● Task objective
Lines containing the word "under" are to be copied from the data below.

[Stored items]
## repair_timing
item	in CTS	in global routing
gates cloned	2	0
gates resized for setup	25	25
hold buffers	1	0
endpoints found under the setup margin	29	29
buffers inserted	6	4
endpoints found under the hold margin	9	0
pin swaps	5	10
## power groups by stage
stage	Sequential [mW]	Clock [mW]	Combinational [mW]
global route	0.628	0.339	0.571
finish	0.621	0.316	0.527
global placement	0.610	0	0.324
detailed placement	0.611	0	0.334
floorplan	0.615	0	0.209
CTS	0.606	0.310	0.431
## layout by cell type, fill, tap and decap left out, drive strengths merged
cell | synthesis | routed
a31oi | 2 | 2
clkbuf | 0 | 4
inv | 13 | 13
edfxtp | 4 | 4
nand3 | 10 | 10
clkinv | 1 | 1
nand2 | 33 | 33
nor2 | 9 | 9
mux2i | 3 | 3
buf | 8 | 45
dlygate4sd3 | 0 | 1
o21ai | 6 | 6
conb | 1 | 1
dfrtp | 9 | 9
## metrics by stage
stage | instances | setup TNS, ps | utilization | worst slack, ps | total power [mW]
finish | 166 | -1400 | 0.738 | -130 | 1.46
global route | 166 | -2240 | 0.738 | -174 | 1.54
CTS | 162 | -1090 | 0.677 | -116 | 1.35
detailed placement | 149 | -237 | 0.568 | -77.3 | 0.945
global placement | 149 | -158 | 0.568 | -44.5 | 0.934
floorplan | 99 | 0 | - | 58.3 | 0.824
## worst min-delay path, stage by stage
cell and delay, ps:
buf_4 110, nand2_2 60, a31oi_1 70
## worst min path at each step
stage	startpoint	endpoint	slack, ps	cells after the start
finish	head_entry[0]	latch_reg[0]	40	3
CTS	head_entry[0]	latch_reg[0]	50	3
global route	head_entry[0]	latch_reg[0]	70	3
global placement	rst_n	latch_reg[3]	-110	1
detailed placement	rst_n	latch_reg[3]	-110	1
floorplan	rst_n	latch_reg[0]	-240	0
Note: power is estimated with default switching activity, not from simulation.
--- config.mk ---
export PLATFORM = sky130hd
export DESIGN_NAME = sfpg_queue
export DESIGN_NICKNAME = d
export VERILOG_FILES = /design/src/sfpg_pkg.sv /design/src/sfpg_queue.sv
export SDC_FILE = /design/constraint.sdc
export NUM_CORES = 1
export LEC_CHECK = 0
export BUFFER_PORTS_ARGS = -buffer_cell sky130_fd_sc_hd__buf_2
export CORE_UTILIZATION = 50
export CTS_CLUSTER_DIAMETER = 200
export DETAILED_ROUTE_END_ITERATION = 7
export GPL_ROUTABILITY_DRIVEN = 0
export GPL_TIMING_DRIVEN = 0
export HOLD_SLACK_MARGIN = 0.15
export PLACE_DENSITY = 0.69
export SLEW_MARGIN = 5
export SYNTH_ARGS = -nofsm -noshare
export SYNTH_HDL_FRONTEND = slang
export SYNTH_SLANG_ARGS = --single-unit
--- constraint.sdc ---
create_clock -name clk -period 2 [get_ports clk]
set_clock_uncertainty 0.15 [all_clocks]
set_input_delay 0.1 -clock clk [delete_from_list [all_inputs] [get_ports clk]]
set_output_delay 0.1 -clock clk [all_outputs]
set_load 0.02 [all_outputs]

● Finished exercise
endpoints found under the setup margin	29	29
endpoints found under the hold margin	9	0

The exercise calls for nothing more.